- **DIRECTIONS**: I need the number of lines in the data that contain the word "pepper", and nothing beyond it.

Saved entries:
"""
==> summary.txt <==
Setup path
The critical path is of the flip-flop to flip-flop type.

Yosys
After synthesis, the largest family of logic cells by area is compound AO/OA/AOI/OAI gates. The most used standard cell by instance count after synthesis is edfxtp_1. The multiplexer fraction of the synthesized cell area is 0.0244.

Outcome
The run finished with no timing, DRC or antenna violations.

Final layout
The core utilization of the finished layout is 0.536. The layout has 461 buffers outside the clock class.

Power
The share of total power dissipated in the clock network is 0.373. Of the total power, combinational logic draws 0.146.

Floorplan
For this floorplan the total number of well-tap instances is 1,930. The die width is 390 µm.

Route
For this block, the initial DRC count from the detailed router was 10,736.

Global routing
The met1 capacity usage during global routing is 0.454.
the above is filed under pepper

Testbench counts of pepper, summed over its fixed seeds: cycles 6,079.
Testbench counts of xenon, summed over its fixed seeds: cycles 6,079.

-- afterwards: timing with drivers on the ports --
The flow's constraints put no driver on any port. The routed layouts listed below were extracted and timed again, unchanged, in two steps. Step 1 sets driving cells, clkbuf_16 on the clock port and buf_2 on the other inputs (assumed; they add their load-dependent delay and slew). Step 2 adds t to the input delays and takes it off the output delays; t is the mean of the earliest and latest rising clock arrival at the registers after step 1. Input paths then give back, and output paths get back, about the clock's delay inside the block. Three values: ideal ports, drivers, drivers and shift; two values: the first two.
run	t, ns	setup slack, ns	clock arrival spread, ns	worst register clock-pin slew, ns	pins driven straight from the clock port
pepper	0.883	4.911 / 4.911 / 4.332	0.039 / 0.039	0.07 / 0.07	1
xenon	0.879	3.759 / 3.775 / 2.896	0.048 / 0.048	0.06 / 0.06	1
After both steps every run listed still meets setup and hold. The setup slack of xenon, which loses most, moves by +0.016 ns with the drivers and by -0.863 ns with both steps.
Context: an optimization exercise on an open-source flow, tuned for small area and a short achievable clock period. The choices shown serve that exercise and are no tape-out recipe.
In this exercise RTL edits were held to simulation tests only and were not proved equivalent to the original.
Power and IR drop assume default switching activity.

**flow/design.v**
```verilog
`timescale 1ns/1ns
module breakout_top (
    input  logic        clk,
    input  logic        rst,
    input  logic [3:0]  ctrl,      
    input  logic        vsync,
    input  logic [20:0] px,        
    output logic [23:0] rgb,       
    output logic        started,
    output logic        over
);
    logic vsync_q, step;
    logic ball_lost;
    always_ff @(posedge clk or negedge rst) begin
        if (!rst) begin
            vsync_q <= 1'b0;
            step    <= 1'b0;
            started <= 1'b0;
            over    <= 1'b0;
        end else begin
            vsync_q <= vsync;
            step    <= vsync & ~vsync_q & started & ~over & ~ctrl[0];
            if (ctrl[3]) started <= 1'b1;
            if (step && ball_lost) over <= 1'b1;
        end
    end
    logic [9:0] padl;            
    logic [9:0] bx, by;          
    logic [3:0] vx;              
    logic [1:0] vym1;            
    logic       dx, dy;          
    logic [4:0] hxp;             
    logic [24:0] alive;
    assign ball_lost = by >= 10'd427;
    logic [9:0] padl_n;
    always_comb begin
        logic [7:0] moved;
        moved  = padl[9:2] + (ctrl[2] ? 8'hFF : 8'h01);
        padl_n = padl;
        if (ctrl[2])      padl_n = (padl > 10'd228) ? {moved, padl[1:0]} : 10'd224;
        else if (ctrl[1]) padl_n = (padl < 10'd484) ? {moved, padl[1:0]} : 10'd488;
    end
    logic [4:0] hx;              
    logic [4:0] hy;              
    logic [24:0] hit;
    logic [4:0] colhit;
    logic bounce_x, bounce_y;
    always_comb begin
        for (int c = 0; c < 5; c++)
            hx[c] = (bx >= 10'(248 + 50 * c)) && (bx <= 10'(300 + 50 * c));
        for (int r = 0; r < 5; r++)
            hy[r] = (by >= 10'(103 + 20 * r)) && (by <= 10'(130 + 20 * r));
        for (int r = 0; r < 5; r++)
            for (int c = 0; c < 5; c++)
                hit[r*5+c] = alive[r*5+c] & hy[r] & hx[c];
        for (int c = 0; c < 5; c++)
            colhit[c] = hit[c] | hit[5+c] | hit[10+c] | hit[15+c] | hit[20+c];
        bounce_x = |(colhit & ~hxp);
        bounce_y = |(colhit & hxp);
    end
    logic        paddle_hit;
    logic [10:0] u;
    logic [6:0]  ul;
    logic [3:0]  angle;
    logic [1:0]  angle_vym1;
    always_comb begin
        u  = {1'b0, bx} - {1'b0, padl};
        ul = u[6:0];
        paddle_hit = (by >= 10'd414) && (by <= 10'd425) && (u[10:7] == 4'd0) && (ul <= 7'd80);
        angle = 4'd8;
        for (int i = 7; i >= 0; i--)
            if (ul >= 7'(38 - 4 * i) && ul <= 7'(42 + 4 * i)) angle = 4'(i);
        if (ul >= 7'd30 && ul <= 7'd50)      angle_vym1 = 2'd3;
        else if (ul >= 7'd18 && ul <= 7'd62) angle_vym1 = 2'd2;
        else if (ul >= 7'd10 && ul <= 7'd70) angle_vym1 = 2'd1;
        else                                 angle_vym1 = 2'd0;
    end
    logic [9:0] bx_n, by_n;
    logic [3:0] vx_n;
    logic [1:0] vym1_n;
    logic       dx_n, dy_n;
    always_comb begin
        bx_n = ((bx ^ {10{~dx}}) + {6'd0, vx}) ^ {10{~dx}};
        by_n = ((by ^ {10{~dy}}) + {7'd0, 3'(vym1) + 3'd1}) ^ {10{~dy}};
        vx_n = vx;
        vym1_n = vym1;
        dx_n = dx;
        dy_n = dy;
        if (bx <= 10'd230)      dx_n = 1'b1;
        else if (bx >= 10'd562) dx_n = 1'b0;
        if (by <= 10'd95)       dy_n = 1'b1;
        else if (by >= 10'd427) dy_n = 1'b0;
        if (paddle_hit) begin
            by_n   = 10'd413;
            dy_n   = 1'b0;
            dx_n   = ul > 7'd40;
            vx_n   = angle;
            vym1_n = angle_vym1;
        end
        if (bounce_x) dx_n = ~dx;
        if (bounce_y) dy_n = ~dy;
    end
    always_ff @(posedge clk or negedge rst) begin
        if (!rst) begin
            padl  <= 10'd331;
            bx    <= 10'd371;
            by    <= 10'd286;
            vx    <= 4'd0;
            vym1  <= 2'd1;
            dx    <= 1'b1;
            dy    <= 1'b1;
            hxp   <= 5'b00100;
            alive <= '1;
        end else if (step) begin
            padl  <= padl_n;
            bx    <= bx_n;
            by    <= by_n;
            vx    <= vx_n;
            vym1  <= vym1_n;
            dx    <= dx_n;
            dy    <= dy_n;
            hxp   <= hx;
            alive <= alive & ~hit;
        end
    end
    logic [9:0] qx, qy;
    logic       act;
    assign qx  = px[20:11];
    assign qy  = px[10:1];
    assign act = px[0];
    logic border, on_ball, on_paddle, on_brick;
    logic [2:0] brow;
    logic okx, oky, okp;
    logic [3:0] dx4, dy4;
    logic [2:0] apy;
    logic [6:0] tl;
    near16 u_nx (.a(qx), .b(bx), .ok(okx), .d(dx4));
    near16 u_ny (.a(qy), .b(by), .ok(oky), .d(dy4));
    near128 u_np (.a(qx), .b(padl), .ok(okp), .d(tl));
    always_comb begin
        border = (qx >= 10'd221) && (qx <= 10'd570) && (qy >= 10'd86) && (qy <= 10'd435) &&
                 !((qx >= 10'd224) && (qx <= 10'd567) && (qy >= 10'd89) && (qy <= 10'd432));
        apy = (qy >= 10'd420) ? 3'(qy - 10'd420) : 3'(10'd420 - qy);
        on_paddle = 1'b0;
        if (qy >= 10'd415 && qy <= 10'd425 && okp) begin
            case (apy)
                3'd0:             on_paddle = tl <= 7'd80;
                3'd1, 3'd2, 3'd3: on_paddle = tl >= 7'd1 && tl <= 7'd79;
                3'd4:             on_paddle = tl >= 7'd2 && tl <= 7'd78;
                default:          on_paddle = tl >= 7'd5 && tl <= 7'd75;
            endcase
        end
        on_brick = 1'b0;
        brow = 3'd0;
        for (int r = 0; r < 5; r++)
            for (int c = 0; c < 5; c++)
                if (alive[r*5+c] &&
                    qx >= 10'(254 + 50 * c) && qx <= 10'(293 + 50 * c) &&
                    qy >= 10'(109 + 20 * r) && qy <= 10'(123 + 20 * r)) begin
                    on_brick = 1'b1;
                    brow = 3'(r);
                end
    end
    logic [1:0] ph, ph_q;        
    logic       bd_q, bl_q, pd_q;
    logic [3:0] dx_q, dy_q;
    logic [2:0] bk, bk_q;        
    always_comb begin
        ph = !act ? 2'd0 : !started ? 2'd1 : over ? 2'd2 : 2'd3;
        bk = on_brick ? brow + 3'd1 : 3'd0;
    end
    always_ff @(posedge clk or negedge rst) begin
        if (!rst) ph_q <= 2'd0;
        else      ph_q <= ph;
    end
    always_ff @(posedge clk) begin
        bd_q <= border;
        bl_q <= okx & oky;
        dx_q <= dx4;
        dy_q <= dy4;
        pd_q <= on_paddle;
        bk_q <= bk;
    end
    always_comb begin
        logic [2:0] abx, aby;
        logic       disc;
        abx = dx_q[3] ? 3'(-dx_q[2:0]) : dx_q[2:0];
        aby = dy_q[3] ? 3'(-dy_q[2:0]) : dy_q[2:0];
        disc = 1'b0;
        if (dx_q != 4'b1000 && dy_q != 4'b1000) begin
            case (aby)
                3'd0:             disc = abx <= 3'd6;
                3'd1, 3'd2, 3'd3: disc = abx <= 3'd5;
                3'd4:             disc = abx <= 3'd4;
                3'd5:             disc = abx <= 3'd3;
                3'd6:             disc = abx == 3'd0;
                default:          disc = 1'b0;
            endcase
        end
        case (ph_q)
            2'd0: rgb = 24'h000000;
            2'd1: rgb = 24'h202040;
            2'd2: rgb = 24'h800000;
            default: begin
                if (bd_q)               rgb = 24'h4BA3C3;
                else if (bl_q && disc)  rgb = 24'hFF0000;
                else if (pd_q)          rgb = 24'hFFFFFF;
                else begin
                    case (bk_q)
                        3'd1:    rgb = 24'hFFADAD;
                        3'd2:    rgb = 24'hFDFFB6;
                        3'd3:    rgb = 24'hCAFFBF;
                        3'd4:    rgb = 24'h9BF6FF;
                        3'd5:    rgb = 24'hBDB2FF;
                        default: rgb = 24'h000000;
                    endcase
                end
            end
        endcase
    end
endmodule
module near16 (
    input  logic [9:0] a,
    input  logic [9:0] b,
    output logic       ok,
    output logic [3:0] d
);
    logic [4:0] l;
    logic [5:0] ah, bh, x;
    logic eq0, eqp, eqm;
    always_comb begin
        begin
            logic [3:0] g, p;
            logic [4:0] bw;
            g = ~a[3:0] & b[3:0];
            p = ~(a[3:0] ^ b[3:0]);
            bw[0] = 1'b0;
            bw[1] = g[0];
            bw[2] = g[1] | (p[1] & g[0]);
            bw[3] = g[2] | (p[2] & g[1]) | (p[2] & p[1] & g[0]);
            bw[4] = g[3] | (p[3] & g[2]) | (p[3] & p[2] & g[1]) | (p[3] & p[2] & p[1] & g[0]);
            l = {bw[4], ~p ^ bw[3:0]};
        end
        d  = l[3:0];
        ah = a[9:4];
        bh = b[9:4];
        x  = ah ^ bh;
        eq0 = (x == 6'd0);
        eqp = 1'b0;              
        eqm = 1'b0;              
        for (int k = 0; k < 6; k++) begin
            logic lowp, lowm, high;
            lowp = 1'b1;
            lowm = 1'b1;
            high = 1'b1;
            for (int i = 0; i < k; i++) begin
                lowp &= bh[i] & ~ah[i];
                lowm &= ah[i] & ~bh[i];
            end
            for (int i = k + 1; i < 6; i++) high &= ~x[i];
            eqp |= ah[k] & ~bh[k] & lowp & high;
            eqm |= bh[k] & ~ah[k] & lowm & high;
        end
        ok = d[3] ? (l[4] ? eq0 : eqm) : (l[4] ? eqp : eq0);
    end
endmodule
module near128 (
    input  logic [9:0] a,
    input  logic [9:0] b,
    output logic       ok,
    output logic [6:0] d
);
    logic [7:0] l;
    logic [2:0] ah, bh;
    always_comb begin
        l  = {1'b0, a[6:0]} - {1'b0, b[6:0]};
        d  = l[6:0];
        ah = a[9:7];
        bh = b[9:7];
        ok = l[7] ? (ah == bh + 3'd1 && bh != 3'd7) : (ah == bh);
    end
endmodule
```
"""
- **RESPONSE AREA**: 3